# [TASK DIRECTIONS]
Retype exactly the lines that run from the start of the data to the line holding "buffers and inverters | 16", including both, and only those.

Saved entries
*** Block opens ***

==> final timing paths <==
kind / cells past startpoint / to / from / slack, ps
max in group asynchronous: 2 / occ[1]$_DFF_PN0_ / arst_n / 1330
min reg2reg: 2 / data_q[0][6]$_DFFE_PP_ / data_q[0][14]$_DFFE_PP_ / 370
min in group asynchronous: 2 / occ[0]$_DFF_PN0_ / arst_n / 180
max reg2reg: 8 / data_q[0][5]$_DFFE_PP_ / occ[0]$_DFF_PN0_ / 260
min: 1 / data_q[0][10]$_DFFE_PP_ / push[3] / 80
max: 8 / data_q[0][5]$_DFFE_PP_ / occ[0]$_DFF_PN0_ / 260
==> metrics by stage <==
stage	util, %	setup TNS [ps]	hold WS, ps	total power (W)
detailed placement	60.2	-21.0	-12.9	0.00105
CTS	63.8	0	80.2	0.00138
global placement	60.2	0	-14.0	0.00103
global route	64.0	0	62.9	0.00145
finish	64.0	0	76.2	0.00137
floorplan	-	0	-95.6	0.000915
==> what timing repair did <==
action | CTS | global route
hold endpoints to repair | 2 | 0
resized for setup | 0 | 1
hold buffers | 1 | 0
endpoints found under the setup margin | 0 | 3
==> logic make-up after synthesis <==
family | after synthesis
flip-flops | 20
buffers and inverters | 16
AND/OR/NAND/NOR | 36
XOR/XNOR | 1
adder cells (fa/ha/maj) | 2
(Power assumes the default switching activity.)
--- src/rtl/sorted_key_set.sv ---
// Sorted key set: holds up to CAPACITY distinct signed keys in ascending order in a
// memory with one write port and one read port with registered read data. Every operation
// walks that memory one entry per cycle, a list only while the output register is free.
// Search walks up to the first held key not below the searched one. Insert walks up to
// the key, shifts the entries above it up by one, top first, then writes the new key.
// Remove walks up to the key, then shifts the entries above it down by one. List emits
// one word per cycle while the output register is free.
// The memory needs no clearing after reset; the entry count alone says which entries
// hold keys. A finished word waits in an output register, so a new input word is taken
// as soon as the sequencer is back in idle, even while the last result is not yet taken.
module sorted_key_set
    import skset_pkg::*;
(
    input  logic              clk,
    input  logic              rst_n,
    input  logic              in_valid,
    output logic              in_ready,
    input  logic [1:0]        mode,
    input  logic signed [31:0] key,
    output logic              out_valid,
    input  logic              out_ready,
    output logic [1:0]        status,
    output logic              found,
    output logic signed [31:0] key_out,
    output logic              set_empty,
    output logic              last
);

    typedef enum logic [2:0] {
        S_IDLE,
        S_SCAN,
        S_SHIFT_UP,
        S_PLACE,
        S_SHIFT_DOWN,
        S_LIST
    } state_t;

    state_t state_reg, state_next;
    addr_t  ptr_reg, ptr_next;
    addr_t  pos_reg, pos_next;
    count_t count_reg, count_next;
    mode_e  mode_reg, mode_next;
    key_t   key_reg, key_next;

    logic   ram_we;
    addr_t  ram_waddr;
    key_t   ram_wdata;
    addr_t  ram_raddr;
    key_t   rdata;

    logic   push;
    res_t   push_res;
    logic   ob_free;
    res_t   res;

    addr_t  ptr_inc, ptr_dec, cnt_m1_addr;
    count_t idx_inc, cnt_m1, cnt_p1;
    logic   hit, held, tail, scan_end, is_full;

    function automatic res_t make_res(status_e st, logic fnd, key_t k, logic emp, logic lst);
        res_t r;
        r.status    = st;
        r.found     = fnd;
        r.key_out   = k;
        r.set_empty = emp;
        r.last      = lst;
        return r;
    endfunction

    skset_ram #(
        .DW (KEY_W),
        .AW (AW)
    ) u_ram (
        .clk   (clk),
        .we    (ram_we),
        .waddr (ram_waddr),
        .wdata (ram_wdata),
        .raddr (ram_raddr),
        .rdata (rdata)
    );

    skset_obuf u_obuf (
        .clk       (clk),
        .rst_n     (rst_n),
        .push      (push),
        .push_res  (push_res),
        .free      (ob_free),
        .out_valid (out_valid),
        .out_ready (out_ready),
        .res       (res)
    );

    // Pointer arithmetic and the compare on the entry currently read.
    assign ptr_inc     = ptr_reg + addr_t'(1);
    assign ptr_dec     = ptr_reg - addr_t'(1);
    assign idx_inc     = count_t'(ptr_reg) + count_t'(1);
    assign cnt_m1      = count_reg - count_t'(1);
    assign cnt_p1      = count_reg + count_t'(1);
    assign cnt_m1_addr = cnt_m1[AW-1:0];
    assign tail        = (idx_inc == count_reg);
    assign hit         = (count_reg != '0) && !(rdata < key_reg);
    assign held        = hit && (rdata == key_reg);
    assign scan_end    = (count_reg == '0) || hit || tail;
    assign is_full     = (count_reg >= count_t'(CAPACITY));

    assign in_ready = (state_reg == S_IDLE);

    // Sequencer: walks the memory and decides each step.
    always_comb
    begin
        state_next = state_reg;
        ptr_next   = ptr_reg;
        pos_next   = pos_reg;
        count_next = count_reg;
        mode_next  = mode_reg;
        key_next   = key_reg;
        ram_we     = 1'b0;
        ram_waddr  = ptr_reg;
        ram_wdata  = rdata;
        ram_raddr  = ptr_reg;
        push       = 1'b0;
        push_res   = '0;

        unique case (state_reg)
            S_IDLE:
            begin
                ram_raddr = '0;
                if (in_valid)
                begin
                    mode_next = mode_e'(mode);
                    key_next  = key;
                    ptr_next  = '0;
                    if (mode_e'(mode) == MODE_LIST)
                    begin
                        state_next = S_LIST;
                    end
                    else
                    begin
                        state_next = S_SCAN;
                    end
                end
            end

            S_SCAN:
            begin
                if (!scan_end)
                begin
                    ptr_next  = ptr_inc;
                    ram_raddr = ptr_inc;
                end
                else
                begin
                    unique case (mode_reg)
                        MODE_SEARCH:
                        begin
                            if (ob_free)
                            begin
                                push       = 1'b1;
                                push_res   = make_res(held ? ST_DONE : ST_MISS, held,
                                                      '0, 1'b0, 1'b1);
                                state_next = S_IDLE;
                            end
                        end
                        MODE_INSERT:
                        begin
                            if (held || is_full)
                            begin
                                if (ob_free)
                                begin
                                    push       = 1'b1;
                                    push_res   = make_res(held ? ST_MISS : ST_FULL, 1'b0,
                                                          '0, 1'b0, 1'b1);
                                    state_next = S_IDLE;
                                end
                            end
                            else if (hit)
                            begin
                                // Larger keys move up one place, top first.
                                pos_next   = ptr_reg;
                                ptr_next   = cnt_m1_addr;
                                ram_raddr  = cnt_m1_addr;
                                state_next = S_SHIFT_UP;
                            end
                            else
                            begin
                                pos_next   = count_reg[AW-1:0];
                                state_next = S_PLACE;
                            end
                        end
                        MODE_REMOVE:
                        begin
                            if (!held)
                            begin
                                if (ob_free)
                                begin
                                    push       = 1'b1;
                                    push_res   = make_res(ST_MISS, 1'b0, '0, 1'b0, 1'b1);
                                    state_next = S_IDLE;
                                end
                            end
                            else if (tail)
                            begin
                                // The top entry goes: only the count drops.
                                if (ob_free)
                                begin
                                    count_next = cnt_m1;
                                    push       = 1'b1;
                                    push_res   = make_res(ST_DONE, 1'b0, '0, 1'b0, 1'b1);
                                    state_next = S_IDLE;
                                end
                            end
                            else
                            begin
                                pos_next   = ptr_reg;
                                ptr_next   = ptr_inc;
                                ram_raddr  = ptr_inc;
                                state_next = S_SHIFT_DOWN;
                            end
                        end
                        MODE_LIST:
                        begin
                            state_next = S_IDLE;
                        end
                    endcase
                end
            end

            S_SHIFT_UP:
            begin
                // Entry at ptr moves to ptr + 1 while the one below is read.
                ram_we    = 1'b1;
                ram_waddr = ptr_inc;
                ram_wdata = rdata;
                if (ptr_reg == pos_reg)
                begin
                    state_next = S_PLACE;
                end
                else
                begin
                    ptr_next  = ptr_dec;
                    ram_raddr = ptr_dec;
                end
            end

            S_PLACE:
            begin
                if (ob_free)
                begin
                    ram_we     = 1'b1;
                    ram_waddr  = pos_reg;
                    ram_wdata  = key_reg;
                    count_next = cnt_p1;
                    push       = 1'b1;
                    push_res   = make_res(ST_DONE, 1'b0, '0, 1'b0, 1'b1);
                    state_next = S_IDLE;
                end
            end

            S_SHIFT_DOWN:
            begin
                // Entry at ptr moves to ptr - 1 while the one above is read.
                if (tail)
                begin
                    if (ob_free)
                    begin
                        ram_we     = 1'b1;
                        ram_waddr  = ptr_dec;
                        ram_wdata  = rdata;
                        count_next = cnt_m1;
                        push       = 1'b1;
                        push_res   = make_res(ST_DONE, 1'b0, '0, 1'b0, 1'b1);
                        state_next = S_IDLE;
                    end
                end
                else
                begin
                    ram_we    = 1'b1;
                    ram_waddr = ptr_dec;
                    ram_wdata = rdata;
                    ptr_next  = ptr_inc;
                    ram_raddr = ptr_inc;
                end
            end

            S_LIST:
            begin
                if (count_reg == '0)
                begin
                    if (ob_free)
                    begin
                        push       = 1'b1;
                        push_res   = make_res(ST_DONE, 1'b0, '0, 1'b1, 1'b1);
                        state_next = S_IDLE;
                    end
                end
                else if (ob_free)
                begin
                    push     = 1'b1;
                    push_res = make_res(ST_LIST, 1'b0, rdata, 1'b0, tail);
                    if (tail)
                    begin
                        state_next = S_IDLE;
                    end
                    else
                    begin
                        ptr_next  = ptr_inc;
                        ram_raddr = ptr_inc;
                    end
                end
            end

            default:
            begin
                state_next = S_IDLE;
            end
        endcase
    end

    // State and working registers.
    always_ff @(posedge clk or negedge rst_n)
    begin
        if (!rst_n)
        begin
            state_reg <= S_IDLE;
            ptr_reg   <= '0;
            pos_reg   <= '0;
            count_reg <= '0;
            mode_reg  <= MODE_INSERT;
            key_reg   <= '0;
        end
        else
        begin
            state_reg <= state_next;
            ptr_reg   <= ptr_next;
            pos_reg   <= pos_next;
            count_reg <= count_next;
            mode_reg  <= mode_next;
            key_reg   <= key_next;
        end
    end

    // Result word fields.
    assign status    = res.status;
    assign found     = res.found;
    assign key_out   = res.key_out;
    assign set_empty = res.set_empty;
    assign last      = res.last;

endmodule

--- src/rtl/skset_ram.sv ---
// Simple dual-port key store: one write port, one read port with registered data.
module skset_ram #(
    parameter int DW = 32,
    parameter int AW = 5
) (
    input  logic          clk,
    input  logic          we,
    input  logic [AW-1:0] waddr,
    input  logic [DW-1:0] wdata,
    input  logic [AW-1:0] raddr,
    output logic [DW-1:0] rdata
);

    logic [DW-1:0] mem [2**AW];
    logic [DW-1:0] rdata_reg;

    // Write port.
    always_ff @(posedge clk)
    begin
        if (we)
        begin
            mem[waddr] <= wdata;
        end
    end

    // Read port with registered data.
    always_ff @(posedge clk)
    begin
        rdata_reg <= mem[raddr];
    end

    assign rdata = rdata_reg;

endmodule

--- src/rtl/skset_obuf.sv ---
// Output register that holds one result word until the consumer takes it.
module skset_obuf
    import skset_pkg::*;
(
    input  logic        clk,
    input  logic        rst_n,
    input  logic        push,
    input  res_t        push_res,
    output logic        free,
    output logic        out_valid,
    input  logic        out_ready,
    output res_t        res
);

    logic valid_reg;
    res_t res_reg;

    // A new word may enter when the register is empty or is being drained.
    assign free = !valid_reg || out_ready;

    always_ff @(posedge clk or negedge rst_n)
    begin
        if (!rst_n)
        begin
            valid_reg <= 1'b0;
        end
        else if (push)
        begin
            valid_reg <= 1'b1;
        end
        else if (out_ready)
        begin
            valid_reg <= 1'b0;
        end
    end

    // Payload needs no reset.
    always_ff @(posedge clk)
    begin
        if (push)
        begin
            res_reg <= push_res;
        end
    end

    assign out_valid = valid_reg;
    assign res       = res_reg;

endmodule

*** Block closes ***

# [SOLVED PROBLEM]
==> final timing paths <==
kind / cells past startpoint / to / from / slack, ps
max in group asynchronous: 2 / occ[1]$_DFF_PN0_ / arst_n / 1330
min reg2reg: 2 / data_q[0][6]$_DFFE_PP_ / data_q[0][14]$_DFFE_PP_ / 370
min in group asynchronous: 2 / occ[0]$_DFF_PN0_ / arst_n / 180
max reg2reg: 8 / data_q[0][5]$_DFFE_PP_ / occ[0]$_DFF_PN0_ / 260
min: 1 / data_q[0][10]$_DFFE_PP_ / push[3] / 80
max: 8 / data_q[0][5]$_DFFE_PP_ / occ[0]$_DFF_PN0_ / 260
==> metrics by stage <==
stage	util, %	setup TNS [ps]	hold WS, ps	total power (W)
detailed placement	60.2	-21.0	-12.9	0.00105
CTS	63.8	0	80.2	0.00138
global placement	60.2	0	-14.0	0.00103
global route	64.0	0	62.9	0.00145
finish	64.0	0	76.2	0.00137
floorplan	-	0	-95.6	0.000915
==> what timing repair did <==
action | CTS | global route
hold endpoints to repair | 2 | 0
resized for setup | 0 | 1
hold buffers | 1 | 0
endpoints found under the setup margin | 0 | 3
==> logic make-up after synthesis <==
family | after synthesis
flip-flops | 20
buffers and inverters | 16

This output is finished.